■ WORK TASK:
Copy out each line of the data below in which the string "CntW" appears.

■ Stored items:
^^^^^^^^^^^^^^^^
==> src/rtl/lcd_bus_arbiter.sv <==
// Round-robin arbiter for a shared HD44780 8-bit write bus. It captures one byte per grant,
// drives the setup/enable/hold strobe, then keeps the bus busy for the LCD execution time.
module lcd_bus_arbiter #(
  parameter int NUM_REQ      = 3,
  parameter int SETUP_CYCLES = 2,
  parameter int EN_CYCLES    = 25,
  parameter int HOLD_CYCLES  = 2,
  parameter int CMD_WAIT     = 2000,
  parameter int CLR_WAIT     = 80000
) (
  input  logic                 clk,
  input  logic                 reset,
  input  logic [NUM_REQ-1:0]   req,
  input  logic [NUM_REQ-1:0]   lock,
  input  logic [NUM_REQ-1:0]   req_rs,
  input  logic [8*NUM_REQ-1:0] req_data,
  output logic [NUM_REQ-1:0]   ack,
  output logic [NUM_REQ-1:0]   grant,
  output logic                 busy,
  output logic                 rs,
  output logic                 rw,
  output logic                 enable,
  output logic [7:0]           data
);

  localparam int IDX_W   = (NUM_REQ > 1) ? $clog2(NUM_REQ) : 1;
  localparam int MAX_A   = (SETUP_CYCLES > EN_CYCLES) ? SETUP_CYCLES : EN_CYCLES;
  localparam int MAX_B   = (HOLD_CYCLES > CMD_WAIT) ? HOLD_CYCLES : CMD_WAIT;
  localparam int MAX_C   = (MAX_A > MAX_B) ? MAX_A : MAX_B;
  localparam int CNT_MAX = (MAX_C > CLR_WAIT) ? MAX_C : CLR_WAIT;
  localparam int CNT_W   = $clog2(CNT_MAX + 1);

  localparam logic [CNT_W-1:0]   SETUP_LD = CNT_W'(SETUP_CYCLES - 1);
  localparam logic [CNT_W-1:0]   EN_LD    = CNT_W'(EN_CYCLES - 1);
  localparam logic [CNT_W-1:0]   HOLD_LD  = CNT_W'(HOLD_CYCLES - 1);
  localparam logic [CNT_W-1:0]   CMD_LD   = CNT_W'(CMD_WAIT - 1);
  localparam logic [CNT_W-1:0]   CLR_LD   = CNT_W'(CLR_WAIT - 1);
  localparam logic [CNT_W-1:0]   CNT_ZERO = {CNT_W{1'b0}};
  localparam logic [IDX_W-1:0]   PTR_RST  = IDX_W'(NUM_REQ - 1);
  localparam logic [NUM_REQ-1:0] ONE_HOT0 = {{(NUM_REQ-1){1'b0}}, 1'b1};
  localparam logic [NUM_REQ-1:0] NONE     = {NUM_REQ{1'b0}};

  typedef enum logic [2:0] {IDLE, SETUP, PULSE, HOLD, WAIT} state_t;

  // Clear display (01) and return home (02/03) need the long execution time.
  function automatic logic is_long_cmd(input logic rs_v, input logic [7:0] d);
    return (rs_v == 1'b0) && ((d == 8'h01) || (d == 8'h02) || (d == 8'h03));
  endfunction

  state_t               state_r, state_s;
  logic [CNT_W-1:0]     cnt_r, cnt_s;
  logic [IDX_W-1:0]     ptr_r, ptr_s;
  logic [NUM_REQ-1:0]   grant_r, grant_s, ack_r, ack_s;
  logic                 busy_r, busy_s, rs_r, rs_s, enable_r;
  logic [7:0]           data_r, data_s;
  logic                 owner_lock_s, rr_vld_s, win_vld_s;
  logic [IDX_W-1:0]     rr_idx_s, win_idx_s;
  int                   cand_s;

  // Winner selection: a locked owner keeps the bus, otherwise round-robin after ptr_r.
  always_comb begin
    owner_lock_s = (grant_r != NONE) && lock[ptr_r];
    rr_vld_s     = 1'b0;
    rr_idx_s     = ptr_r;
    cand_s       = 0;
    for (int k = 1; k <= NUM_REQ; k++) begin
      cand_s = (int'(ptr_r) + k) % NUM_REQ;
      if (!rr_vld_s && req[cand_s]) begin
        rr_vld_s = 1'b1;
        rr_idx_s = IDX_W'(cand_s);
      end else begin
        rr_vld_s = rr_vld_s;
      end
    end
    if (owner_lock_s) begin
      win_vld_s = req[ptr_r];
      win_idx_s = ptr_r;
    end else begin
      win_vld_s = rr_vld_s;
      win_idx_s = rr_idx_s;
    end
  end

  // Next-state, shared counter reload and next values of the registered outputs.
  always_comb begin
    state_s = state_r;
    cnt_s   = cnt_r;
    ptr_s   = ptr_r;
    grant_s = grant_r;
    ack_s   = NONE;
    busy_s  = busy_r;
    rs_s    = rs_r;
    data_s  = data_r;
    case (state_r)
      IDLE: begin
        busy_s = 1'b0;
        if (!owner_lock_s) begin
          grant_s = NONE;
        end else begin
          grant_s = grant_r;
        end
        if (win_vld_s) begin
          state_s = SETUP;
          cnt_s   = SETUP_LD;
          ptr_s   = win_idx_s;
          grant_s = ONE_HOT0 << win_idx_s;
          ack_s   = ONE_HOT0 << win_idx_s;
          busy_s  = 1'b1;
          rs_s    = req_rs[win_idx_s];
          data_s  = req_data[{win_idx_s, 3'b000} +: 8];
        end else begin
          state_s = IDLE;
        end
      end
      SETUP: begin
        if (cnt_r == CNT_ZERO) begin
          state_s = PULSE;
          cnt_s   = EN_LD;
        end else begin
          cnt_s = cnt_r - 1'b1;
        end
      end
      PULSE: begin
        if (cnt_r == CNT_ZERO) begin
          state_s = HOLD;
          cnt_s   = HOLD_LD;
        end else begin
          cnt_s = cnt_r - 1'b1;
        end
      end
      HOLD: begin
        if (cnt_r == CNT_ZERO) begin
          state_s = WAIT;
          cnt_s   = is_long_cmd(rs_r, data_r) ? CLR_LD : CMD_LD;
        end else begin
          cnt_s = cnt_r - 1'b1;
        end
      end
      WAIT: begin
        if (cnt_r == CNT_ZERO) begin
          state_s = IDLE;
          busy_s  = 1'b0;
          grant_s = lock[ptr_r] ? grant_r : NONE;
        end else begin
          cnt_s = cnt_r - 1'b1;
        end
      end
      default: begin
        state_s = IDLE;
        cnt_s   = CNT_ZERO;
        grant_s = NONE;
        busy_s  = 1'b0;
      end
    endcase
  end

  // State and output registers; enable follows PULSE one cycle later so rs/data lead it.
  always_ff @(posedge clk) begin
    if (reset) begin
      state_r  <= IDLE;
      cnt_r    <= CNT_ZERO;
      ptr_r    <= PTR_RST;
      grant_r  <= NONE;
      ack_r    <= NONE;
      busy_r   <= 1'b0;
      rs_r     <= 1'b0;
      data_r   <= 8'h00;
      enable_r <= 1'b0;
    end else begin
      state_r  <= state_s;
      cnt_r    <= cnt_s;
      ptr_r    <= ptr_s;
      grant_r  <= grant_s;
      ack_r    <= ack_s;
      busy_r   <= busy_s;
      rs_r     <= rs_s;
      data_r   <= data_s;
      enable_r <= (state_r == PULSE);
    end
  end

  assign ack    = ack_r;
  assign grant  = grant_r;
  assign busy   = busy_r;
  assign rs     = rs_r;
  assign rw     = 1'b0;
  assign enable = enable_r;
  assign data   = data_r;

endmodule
^^^^^^^^^^^^^^^^
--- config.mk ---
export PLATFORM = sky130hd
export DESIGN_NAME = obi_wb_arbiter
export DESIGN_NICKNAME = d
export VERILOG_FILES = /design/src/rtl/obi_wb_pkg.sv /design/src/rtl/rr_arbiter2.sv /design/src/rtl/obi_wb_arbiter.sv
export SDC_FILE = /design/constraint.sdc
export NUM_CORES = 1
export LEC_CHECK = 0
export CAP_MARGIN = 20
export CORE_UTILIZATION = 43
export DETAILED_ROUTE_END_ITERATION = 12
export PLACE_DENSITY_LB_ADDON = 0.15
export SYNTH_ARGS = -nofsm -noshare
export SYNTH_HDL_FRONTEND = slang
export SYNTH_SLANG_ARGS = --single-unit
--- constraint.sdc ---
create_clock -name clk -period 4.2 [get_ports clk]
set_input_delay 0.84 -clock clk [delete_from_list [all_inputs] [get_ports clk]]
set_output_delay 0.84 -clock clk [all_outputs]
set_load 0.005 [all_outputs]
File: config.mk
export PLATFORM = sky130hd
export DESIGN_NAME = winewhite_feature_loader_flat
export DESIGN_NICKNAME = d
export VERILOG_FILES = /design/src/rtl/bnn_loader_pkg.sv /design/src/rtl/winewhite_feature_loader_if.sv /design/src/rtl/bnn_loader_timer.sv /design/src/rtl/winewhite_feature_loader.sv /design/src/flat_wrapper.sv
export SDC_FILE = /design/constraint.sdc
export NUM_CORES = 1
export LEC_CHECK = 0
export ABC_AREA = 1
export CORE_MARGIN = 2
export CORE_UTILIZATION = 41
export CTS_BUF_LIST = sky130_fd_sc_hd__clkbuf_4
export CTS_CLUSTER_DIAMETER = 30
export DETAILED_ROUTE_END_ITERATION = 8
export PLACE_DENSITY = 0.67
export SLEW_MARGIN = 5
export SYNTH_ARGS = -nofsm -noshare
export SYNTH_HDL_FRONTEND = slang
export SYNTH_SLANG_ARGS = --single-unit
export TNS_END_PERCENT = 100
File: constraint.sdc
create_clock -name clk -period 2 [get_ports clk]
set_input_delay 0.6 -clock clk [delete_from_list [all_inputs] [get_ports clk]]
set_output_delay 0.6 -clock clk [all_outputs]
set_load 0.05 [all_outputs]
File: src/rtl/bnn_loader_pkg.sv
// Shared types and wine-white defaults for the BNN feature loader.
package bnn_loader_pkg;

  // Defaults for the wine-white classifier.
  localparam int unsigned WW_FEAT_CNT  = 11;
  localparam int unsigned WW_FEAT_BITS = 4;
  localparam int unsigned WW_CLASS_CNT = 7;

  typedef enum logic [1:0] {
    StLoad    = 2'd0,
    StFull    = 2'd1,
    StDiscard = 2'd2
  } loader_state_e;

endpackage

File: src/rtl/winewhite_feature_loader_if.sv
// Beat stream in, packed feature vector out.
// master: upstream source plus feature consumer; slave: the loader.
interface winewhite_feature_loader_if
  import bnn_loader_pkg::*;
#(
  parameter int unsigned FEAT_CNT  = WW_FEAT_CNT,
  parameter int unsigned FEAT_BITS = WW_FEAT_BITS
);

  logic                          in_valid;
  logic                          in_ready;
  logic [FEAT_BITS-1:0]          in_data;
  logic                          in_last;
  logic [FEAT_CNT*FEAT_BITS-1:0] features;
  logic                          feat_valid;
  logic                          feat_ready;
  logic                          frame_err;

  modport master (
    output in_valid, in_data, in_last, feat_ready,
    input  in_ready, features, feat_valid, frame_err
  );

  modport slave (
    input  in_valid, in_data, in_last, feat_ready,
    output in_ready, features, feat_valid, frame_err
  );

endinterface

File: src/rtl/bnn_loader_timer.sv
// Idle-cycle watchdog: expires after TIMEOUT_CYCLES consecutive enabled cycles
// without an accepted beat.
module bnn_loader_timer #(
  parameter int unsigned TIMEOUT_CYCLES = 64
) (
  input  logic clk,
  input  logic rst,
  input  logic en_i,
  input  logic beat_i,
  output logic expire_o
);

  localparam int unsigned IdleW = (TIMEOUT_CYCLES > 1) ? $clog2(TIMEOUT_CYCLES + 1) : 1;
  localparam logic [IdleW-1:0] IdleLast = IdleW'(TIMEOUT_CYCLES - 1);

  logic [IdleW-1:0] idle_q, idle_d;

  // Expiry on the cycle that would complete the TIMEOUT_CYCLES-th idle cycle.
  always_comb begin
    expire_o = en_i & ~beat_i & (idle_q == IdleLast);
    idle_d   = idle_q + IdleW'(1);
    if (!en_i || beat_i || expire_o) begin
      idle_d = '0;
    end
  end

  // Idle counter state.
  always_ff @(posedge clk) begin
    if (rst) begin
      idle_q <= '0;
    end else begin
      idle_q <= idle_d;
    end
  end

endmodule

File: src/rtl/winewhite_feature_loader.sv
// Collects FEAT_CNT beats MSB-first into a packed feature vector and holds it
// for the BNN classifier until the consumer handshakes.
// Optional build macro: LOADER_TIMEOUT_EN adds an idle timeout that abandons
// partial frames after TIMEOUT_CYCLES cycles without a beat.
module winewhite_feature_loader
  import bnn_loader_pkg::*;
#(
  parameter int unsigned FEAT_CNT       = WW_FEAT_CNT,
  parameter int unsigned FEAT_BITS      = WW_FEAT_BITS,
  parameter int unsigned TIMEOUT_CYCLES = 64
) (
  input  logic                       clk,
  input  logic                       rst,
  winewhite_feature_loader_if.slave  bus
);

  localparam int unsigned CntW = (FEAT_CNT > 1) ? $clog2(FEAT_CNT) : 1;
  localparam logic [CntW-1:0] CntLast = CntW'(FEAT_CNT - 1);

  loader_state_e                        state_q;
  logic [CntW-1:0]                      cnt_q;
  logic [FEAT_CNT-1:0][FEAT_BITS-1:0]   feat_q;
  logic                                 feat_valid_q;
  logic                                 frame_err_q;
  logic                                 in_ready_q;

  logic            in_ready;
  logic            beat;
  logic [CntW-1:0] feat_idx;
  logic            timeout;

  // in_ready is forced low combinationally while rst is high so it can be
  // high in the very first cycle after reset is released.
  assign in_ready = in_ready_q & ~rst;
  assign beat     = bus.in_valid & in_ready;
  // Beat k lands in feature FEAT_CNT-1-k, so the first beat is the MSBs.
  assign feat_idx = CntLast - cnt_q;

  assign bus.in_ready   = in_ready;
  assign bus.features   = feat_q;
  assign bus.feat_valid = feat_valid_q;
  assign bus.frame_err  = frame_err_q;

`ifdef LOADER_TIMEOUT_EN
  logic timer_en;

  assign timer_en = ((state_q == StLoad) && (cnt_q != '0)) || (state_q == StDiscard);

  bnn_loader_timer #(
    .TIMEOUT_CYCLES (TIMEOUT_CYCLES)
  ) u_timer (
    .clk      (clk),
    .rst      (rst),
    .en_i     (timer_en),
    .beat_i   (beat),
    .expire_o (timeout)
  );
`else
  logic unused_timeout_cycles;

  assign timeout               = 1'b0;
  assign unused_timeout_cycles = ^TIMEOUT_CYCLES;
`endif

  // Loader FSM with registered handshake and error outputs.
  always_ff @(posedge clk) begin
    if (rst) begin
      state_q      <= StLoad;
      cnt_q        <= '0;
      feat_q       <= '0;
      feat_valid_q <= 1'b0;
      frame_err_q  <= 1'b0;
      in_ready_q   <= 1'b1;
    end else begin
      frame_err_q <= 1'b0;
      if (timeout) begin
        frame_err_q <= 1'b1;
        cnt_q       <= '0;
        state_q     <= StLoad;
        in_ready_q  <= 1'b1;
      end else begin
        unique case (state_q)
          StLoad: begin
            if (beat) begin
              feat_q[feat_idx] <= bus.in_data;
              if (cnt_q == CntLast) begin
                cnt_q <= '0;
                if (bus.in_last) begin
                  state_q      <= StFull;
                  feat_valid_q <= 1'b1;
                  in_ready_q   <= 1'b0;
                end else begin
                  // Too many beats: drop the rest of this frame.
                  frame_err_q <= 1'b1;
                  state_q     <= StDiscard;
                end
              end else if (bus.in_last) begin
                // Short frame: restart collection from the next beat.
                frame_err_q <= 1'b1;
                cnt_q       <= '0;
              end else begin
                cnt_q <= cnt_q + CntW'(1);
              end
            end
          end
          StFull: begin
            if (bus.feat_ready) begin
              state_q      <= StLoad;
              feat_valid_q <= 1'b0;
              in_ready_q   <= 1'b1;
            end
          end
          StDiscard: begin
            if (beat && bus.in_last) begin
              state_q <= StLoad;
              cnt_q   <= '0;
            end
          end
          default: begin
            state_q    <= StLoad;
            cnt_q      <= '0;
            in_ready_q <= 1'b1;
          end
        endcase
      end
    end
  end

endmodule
^^^^^^^^^^^^^^^^
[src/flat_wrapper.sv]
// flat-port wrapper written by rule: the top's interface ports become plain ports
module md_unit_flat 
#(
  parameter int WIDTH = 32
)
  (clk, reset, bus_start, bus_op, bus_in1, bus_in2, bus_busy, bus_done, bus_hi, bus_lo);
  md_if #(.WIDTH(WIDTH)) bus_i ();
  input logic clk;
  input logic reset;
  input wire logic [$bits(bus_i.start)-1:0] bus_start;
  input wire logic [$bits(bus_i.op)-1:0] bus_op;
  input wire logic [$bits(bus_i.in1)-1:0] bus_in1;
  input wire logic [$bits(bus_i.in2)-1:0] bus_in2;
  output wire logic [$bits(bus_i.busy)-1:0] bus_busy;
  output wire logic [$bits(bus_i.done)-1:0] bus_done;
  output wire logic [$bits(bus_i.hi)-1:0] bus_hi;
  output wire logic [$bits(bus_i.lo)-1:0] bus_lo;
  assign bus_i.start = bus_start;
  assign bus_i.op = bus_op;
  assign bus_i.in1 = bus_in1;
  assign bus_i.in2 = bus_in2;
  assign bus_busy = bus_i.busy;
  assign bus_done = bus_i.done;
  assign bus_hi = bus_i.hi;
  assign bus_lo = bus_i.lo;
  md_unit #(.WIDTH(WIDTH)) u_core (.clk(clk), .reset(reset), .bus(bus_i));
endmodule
^^^^^^^^^^^^^^^^
■ WRITTEN SOLUTION:
  localparam int unsigned CntW = (FEAT_CNT > 1) ? $clog2(FEAT_CNT) : 1;
  localparam logic [CntW-1:0] CntLast = CntW'(FEAT_CNT - 1);
  logic [CntW-1:0]                      cnt_q;
  logic [CntW-1:0] feat_idx;
                cnt_q <= cnt_q + CntW'(1);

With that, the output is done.